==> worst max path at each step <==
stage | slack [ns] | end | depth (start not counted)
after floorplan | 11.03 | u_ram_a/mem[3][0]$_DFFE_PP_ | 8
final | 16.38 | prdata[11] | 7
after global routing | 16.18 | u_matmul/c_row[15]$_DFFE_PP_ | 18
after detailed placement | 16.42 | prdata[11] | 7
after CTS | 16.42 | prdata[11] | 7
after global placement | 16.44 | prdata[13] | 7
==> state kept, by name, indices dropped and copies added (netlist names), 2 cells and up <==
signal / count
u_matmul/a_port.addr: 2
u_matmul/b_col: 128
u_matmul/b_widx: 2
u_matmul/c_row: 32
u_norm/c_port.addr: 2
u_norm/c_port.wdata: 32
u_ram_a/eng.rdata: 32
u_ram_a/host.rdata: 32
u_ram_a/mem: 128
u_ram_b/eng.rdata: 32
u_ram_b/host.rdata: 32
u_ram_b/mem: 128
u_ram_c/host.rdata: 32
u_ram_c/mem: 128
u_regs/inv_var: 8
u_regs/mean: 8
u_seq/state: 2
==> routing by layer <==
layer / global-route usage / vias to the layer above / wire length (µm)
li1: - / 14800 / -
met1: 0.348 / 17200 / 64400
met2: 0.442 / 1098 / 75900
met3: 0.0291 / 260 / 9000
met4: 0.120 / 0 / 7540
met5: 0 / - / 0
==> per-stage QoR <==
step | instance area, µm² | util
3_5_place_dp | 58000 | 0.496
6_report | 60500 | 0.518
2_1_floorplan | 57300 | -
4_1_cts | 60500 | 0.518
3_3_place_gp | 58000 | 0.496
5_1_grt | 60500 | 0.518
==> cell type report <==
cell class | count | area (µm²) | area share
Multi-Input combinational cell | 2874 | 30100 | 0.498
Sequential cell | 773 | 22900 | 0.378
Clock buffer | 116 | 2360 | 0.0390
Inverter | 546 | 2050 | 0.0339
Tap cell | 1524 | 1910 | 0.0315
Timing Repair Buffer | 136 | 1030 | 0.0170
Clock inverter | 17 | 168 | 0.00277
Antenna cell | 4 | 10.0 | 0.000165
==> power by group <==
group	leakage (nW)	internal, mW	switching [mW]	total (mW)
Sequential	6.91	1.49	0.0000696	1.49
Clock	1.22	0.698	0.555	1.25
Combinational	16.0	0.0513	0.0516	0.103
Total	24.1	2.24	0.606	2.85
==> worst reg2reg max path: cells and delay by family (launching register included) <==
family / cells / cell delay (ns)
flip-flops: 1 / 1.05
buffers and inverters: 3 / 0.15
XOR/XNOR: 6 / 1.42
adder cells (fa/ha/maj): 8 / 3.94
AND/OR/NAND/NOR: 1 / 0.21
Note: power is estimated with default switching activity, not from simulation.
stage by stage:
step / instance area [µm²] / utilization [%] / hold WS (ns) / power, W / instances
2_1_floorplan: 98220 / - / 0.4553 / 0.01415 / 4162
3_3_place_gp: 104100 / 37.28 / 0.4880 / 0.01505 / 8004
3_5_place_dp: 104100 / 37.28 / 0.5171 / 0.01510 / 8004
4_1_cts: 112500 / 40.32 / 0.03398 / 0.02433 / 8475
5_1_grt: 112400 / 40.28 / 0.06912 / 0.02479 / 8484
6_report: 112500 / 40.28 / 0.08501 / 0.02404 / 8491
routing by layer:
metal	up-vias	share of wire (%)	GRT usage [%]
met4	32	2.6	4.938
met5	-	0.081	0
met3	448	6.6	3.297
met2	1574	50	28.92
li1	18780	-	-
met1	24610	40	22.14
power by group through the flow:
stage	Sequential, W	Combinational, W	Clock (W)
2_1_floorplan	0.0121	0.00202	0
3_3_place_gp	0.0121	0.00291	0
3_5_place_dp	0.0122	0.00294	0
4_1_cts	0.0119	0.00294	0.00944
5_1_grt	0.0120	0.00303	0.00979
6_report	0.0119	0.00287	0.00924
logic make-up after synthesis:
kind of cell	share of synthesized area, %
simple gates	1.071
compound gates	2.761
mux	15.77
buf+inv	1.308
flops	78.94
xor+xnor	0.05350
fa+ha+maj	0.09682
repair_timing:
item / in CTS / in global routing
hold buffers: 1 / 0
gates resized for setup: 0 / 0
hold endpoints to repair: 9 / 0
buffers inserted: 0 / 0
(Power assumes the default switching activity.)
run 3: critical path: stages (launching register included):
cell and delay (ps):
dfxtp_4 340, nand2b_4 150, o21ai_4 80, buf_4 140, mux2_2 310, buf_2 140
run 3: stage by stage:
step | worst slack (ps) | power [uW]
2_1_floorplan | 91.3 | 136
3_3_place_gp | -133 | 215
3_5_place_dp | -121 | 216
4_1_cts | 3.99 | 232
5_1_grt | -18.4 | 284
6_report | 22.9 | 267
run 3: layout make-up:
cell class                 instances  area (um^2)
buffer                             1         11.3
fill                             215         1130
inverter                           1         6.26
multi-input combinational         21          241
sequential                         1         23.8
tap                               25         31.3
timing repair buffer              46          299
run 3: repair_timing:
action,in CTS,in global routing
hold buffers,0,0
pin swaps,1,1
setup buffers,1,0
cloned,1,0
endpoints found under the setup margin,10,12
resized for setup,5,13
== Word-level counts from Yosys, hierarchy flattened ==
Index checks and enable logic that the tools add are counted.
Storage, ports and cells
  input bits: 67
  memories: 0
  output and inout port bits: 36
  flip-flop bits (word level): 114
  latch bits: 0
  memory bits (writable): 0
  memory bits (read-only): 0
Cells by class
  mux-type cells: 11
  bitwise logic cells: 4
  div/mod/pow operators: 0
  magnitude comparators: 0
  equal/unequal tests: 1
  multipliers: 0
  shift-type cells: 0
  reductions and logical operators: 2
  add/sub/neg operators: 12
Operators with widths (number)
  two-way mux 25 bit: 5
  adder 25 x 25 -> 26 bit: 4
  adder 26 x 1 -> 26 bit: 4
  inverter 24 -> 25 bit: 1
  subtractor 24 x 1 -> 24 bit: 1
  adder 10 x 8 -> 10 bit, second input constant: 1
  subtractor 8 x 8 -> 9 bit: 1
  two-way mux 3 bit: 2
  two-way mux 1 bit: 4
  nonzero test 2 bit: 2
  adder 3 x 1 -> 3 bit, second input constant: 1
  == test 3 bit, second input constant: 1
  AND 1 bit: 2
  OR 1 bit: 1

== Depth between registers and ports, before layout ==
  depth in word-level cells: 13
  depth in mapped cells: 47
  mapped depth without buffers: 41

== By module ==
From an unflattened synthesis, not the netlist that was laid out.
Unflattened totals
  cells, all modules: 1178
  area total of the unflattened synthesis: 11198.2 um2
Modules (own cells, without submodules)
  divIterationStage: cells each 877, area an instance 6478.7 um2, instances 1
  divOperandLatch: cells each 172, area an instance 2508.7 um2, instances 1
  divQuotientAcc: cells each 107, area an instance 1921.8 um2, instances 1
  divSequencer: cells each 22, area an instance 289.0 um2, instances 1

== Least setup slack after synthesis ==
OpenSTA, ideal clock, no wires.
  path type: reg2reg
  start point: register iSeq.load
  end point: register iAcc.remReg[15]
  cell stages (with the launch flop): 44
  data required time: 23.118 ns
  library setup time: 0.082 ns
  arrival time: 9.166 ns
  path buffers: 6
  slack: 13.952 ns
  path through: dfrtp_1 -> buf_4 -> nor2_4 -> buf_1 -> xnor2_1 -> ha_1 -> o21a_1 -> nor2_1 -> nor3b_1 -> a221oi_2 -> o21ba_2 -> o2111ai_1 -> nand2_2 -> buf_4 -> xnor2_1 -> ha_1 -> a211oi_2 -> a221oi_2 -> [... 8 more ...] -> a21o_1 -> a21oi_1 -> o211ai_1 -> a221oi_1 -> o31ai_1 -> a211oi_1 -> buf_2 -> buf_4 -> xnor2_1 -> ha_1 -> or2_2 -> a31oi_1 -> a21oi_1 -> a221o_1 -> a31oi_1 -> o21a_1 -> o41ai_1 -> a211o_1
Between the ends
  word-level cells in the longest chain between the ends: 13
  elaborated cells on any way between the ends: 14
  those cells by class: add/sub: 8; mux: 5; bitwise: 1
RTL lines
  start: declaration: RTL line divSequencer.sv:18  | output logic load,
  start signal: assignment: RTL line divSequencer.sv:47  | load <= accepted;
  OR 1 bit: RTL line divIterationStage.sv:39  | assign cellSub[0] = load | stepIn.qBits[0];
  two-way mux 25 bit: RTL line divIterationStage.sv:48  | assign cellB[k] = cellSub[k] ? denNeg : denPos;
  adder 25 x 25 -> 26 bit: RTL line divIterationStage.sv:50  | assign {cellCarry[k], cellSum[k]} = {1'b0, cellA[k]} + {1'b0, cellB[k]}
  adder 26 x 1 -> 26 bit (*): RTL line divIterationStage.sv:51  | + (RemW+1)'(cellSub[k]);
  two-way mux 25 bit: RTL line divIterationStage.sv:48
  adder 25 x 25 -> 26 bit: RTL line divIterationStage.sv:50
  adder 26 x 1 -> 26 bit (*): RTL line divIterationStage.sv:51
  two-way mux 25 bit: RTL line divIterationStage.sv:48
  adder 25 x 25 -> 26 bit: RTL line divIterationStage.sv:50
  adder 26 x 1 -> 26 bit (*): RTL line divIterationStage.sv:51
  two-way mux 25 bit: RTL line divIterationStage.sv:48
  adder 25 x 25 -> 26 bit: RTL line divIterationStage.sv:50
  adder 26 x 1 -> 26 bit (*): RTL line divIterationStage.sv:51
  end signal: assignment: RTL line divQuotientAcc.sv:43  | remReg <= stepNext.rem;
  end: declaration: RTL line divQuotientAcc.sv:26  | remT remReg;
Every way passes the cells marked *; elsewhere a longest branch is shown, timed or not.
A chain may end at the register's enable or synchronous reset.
File: config.mk
export PLATFORM = sky130hd
export DESIGN_NAME = issue_cluster_top
export DESIGN_NICKNAME = d
export VERILOG_FILES = /design/src/rs_pkg.sv /design/src/dispatch_lane_select.sv /design/src/int_alu.sv /design/src/issue_cluster_top.sv /design/src/operand_capture.sv /design/src/reservation_station.sv
export SDC_FILE = /design/constraint.sdc
export NUM_CORES = 2
export LEC_CHECK = 0
export BUFFER_PORTS_ARGS = -buffer_cell sky130_fd_sc_hd__buf_2
export CAP_MARGIN = 20
export CORE_MARGIN = 4
export CORE_UTILIZATION = 25
export CTS_CLUSTER_SIZE = 14
export DETAILED_ROUTE_END_ITERATION = 16
export PLACE_DENSITY = 0.43
export RECOVER_POWER = 25
export SYNTH_ARGS = -nofsm -noshare
export SYNTH_HDL_FRONTEND = slang
export SYNTH_SLANG_ARGS = --single-unit
File: constraint.sdc
create_clock -name clk -period 5.1 [get_ports clk]
set_input_delay 0.255 -clock clk [delete_from_list [all_inputs] [get_ports clk]]
set_output_delay 0.255 -clock clk [all_outputs]
set_load 0.005 [all_outputs]
## src/design/mini_mcu_pkg.sv

```systemverilog
/*
  shared definitions for the mini MCU subsystem
  bus widths, memory map and register offsets, pass code,
  decoded slave enum and arbiter state enum
*/
`default_nettype none

package mini_mcu_pkg;

  localparam int ADDR_W = 32;
  localparam int DATA_W = 32;
  localparam int SEL_W  = 4;

  // memory map
  localparam logic [ADDR_W-1:0] RAM_BASE    = 32'h0000_0000;
  localparam logic [ADDR_W-1:0] TIMER_BASE  = 32'h1500_0000;
  localparam logic [ADDR_W-1:0] EXIT_BASE   = 32'h2000_0000;
  // timer and exit windows hold two words each
  localparam logic [ADDR_W-1:0] PERIPH_SPAN = 32'h0000_0008;

  // register offsets inside a peripheral window
  localparam logic [2:0] TMR_COUNT_OFF   = 3'h0;
  localparam logic [2:0] TMR_CMP_OFF     = 3'h4;
  localparam logic [2:0] EXIT_STATUS_OFF = 3'h0;
  localparam logic [2:0] EXIT_VALUE_OFF  = 3'h4;

  // anything else written to the status register means fail
  localparam logic [DATA_W-1:0] TEST_PASS_CODE = 32'd123456789;

  typedef enum logic [1:0] {
    SLAVE_RAM,
    SLAVE_TIMER,
    SLAVE_EXIT,
    SLAVE_NONE
  } slave_sel_e;

  typedef enum logic [1:0] {
    ARB_IDLE,
    ARB_CORE,
    ARB_DEBUG
  } arb_state_e;

endpackage

`default_nettype wire

```

## src/design/timer_irq.sv

```systemverilog
/*
  free-running 32-bit timer with a compare register
  level interrupt on a nonzero compare match, cleared by a compare write
*/
`timescale 1ns/1ps
`default_nettype none

module timer_irq (
  input  logic                             clk_i,
  input  logic                             reset_i,
  input  logic                             stb_i,
  input  logic                             we_i,
  input  logic [mini_mcu_pkg::ADDR_W-1:0]  adr_i,
  input  logic [mini_mcu_pkg::DATA_W-1:0]  dat_i,
  output logic [mini_mcu_pkg::DATA_W-1:0]  dat_o,
  output logic                             ack_o,
  output logic                             timer_irq_o
);

  import mini_mcu_pkg::*;

  logic [DATA_W-1:0] count_q;
  logic [DATA_W-1:0] cmp_q;
  logic              ack_q;
  logic              irq_q;
  logic              access;
  logic              cmp_wr;

  assign access = stb_i && !ack_q;
  assign cmp_wr = access && we_i && (adr_i[2:0] == TMR_CMP_OFF);

  always_ff @(posedge clk_i) begin
    if (reset_i) begin
      count_q <= '0;
      cmp_q   <= '0;
      ack_q   <= 1'b0;
      irq_q   <= 1'b0;
    end else begin
      count_q <= count_q + DATA_W'(1);
      ack_q   <= access;
      if (cmp_wr) begin
        cmp_q <= dat_i;
        irq_q <= 1'b0;
      end else if (cmp_q != '0 && count_q == cmp_q) begin
        // zero compare means disarmed
        irq_q <= 1'b1;
      end
    end
  end

  // counter is read-only, writes to it are dropped
  always_ff @(posedge clk_i) begin
    if (access) begin
      case (adr_i[2:0])
        TMR_COUNT_OFF: dat_o <= count_q;
        TMR_CMP_OFF:   dat_o <= cmp_q;
        default:       dat_o <= '0;
      endcase
    end
  end

  assign ack_o       = ack_q;
  assign timer_irq_o = irq_q;

endmodule

`default_nettype wire

```

## config.mk

```make
export PLATFORM = sky130hd
export DESIGN_NAME = timer_irq
export DESIGN_NICKNAME = d
export VERILOG_FILES = /design/src/design/mini_mcu_pkg.sv /design/src/design/timer_irq.sv
export SDC_FILE = /design/constraint.sdc
export NUM_CORES = 1
export LEC_CHECK = 0
export ABC_AREA = 1
export BUFFER_PORTS_ARGS = -buffer_cell sky130_fd_sc_hd__buf_2
export CAP_MARGIN = 25
export CORE_MARGIN = 10
export CORE_UTILIZATION = 54
export DETAILED_ROUTE_END_ITERATION = 10
export PLACE_DENSITY = 0.79
export SETUP_SLACK_MARGIN = 0.05
export SKIP_CTS_REPAIR_TIMING = 1
export SYNTH_ARGS = -nofsm -noshare
export SYNTH_HDL_FRONTEND = slang
export SYNTH_SLANG_ARGS = --single-unit
```

## constraint.sdc

```tcl
create_clock -name clk_i -period 2.85 [get_ports clk_i]
set_input_delay 0 -clock clk_i [delete_from_list [all_inputs] [get_ports clk_i]]
set_output_delay 0 -clock clk_i [all_outputs]
set_load 0.05 [all_outputs]
```

---- After elaboration in Yosys (flattened, before gate mapping) ----
Index checks and enable logic that the tools add are counted.
cells by class
  multiplexer cells ....................... 1
  $add $sub $neg .......................... 1
  equality and inequality tests ........... 2
  reductions and logical operators ........ 8
operators by type and width
  operator               number
  $pmux 32 s2            1
  $add 32x1->32 const B  1
  $eq 32x32->1           1
  $reduce_bool 32->1     1
  $logic_and 1x1->1      4
  $eq 3x3->1 const B     1
  $logic_not 3->1        1
  $reduce_or 2->1        1
  $logic_not 1->1        1
word-level totals
  output and inout port bits .............. 34
  bits in registers ....................... 98

---- Logic depth before layout (Yosys ltp) ----
Gate-level depths: netlist of the first run.
  depth after elaboration ................. 5
  mapped depth ............................ 10
  depth with buffers taken out ............ 10

---- Worst setup path before layout of the first run ----
Ideal clock, no wire load.
  path kind ............................... reg2reg
  start point ............................. register ack_q, in the netlist ack_o
  end point ............................... register cmp_q[10]
  cell stages (with the launch flop) ...... 7
  arrival time ............................ 2.734 ns
  buffers on the path ..................... 2
  clock period less this slack ............ 2.863 ns
  slack ................................... -0.013 ns
  cell sequence ........................... dfxtp_1 nor2_1 nand3_1 buf_2 clkbuf_1 o21ai_0 a21oi_1
between the ends
  word-level cells in the longest chain between the ends .. 4
RTL lines
  element                         RTL line         text
  from (decl)                     timer_irq.sv:24  logic ack_q;
  from (signal assigned)          timer_irq.sv:40  ack_q <= access;
  $logic_not 1->1                 timer_irq.sv:29  assign access = stb_i && !ack_q;
  $logic_and 1x1->1               timer_irq.sv:29
  via access                      timer_irq.sv:26  logic access;
  $logic_and 1x1->1 (2 in a row)  timer_irq.sv:30  assign cmp_wr = access && we_i && (adr_i[2:0] == TMR_CMP_OFF);
  to (signal assigned)            timer_irq.sv:42  cmp_q <= dat_i;
  to (decl)                       timer_irq.sv:23  logic [DATA_W-1:0] cmp_q;
The timed path passes the listed nets, and every way through them passes these cells.
A chain may end at the register's enable or synchronous reset.

---- Worst setup path after layout of the first run ----
  start point ............................. register count_q[0]
  end point ............................... register count_q[18]
between the ends
  word-level cells in the longest chain between the ends .. 1
RTL lines
  element                 RTL line         text
  from (decl)             timer_irq.sv:22  logic [DATA_W-1:0] count_q;
  from (signal assigned)  timer_irq.sv:39  count_q <= count_q + DATA_W'(1);
  $add 32x1->32           timer_irq.sv:39
Every way passes these cells.

==> results of run 1 <==
-- worst register-to-register path, cell delays in order, from the launching register on --
cell,delay (ns)
dfxtp_1,0.43
ha_1,0.24
nand2_2,0.11
nor2_4,0.13
inv_2,0.07
nor2_4,0.16
nand2_4,0.09
nor2_4,0.13
nand2_1,0.10
o21ai_1,0.13
a21oi_1,0.06
-- state kept, by name (all words and copies together) (netlist names) --
register / cells
ack_o: 1
cmp_q: 32
count_q: 32
dat_o: 32
timer_irq_o: 1
-- stage by stage --
step                utilization [%]  hold slack, ns  power (mW)  instances
CTS                            64.4          -0.120        2.80        769
detailed placement             61.6           0.256        1.80        753
global placement               61.6           0.249        1.80        753
floorplan                         -           0.152        1.72        593
global route                   68.4          0.0145        2.93        802
finish                         68.4         -0.0496        2.84        802
-- area by class of cell --
cell class / instances / area share [%]
clock buffers: 11 / 2.49
clock inverters: 5 / 1.50
inverters: 79 / 5.22
multi-input cells: 395 / 35.5
flip-flops and latches: 98 / 40.2
well taps: 105 / 2.31
repair buffers: 109 / 12.8
-- synth_stat cells, types with 2 or more instances --
cell type | instances | area, um^2
o21ai_1 | 7 | 35.0
inv_2 | 3 | 11.3
a21oi_2 | 2 | 17.5
clkbuf_1 | 17 | 63.8
nand2_4 | 2 | 22.5
o21ai_0 | 49 | 245
xnor2_1 | 21 | 184
nor2_4 | 6 | 67.6
nand3_1 | 14 | 70.1
nor3_4 | 2 | 32.5
xor2_1 | 4 | 35.0
nor3_2 | 2 | 20.0
nand2_1 | 124 | 465
nor3_1 | 17 | 85.1
dfxtp_1 | 66 | 1320
nor2_1 | 60 | 225
nand4_1 | 7 | 43.8
inv_1 | 75 | 282
buf_2 | 2 | 10.0
nand2_2 | 4 | 25.0
buf_1 | 2 | 7.51
nand3_2 | 4 | 40.0
edfxtp_1 | 32 | 961
o22ai_1 | 21 | 131
a21oi_1 | 43 | 215
-- worst paths after layout --
| path | startpoint | slack (ns) | to | cells after the start |
|---|---|---|---|---|
| max | count_q[0]$_SDFF_PP0_ | 1.08 | count_q[18]$_SDFF_PP0_ | 10 |
| min | dat_i[12] | -0.05 | cmp_q[12]$_SDFFE_PP0P_ | 3 |
| max reg2reg | count_q[0]$_SDFF_PP0_ | 1.08 | count_q[18]$_SDFF_PP0_ | 10 |
| min reg2reg | timer_irq_o$_SDFFE_PP0P_ | 0.46 | timer_irq_o$_SDFFE_PP0P_ | 2 |
-- metal layers --
metal	up-vias	GRT usage, %
met2	145	30.3
met3	15	4.01
met4	0	5.58
li1	2132	-
met1	1991	26.0
met5	-	0
-- logic make-up (layout without fill, tap and decap cells) --
| kind of cell | count (synthesis) | count (layout) |
|---|---|---|
| buf+inv | 100 | 204 |
| xor+xnor | 25 | 25 |
| flops | 98 | 98 |
| fa+ha+maj | 1 | 1 |
| simple gates | 246 | 246 |
| compound gates | 123 | 123 |
-- power by group --
group          switching [mW]  internal, mW
Combinational           0.208         0.106
Clock                   0.501         0.524
Sequential             0.0206          1.48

........

§ Task to carry out: Write out every line of the data that holds the word "activity".

§ Solution for this problem:
Note: power is estimated with default switching activity, not from simulation.
(Power assumes the default switching activity.)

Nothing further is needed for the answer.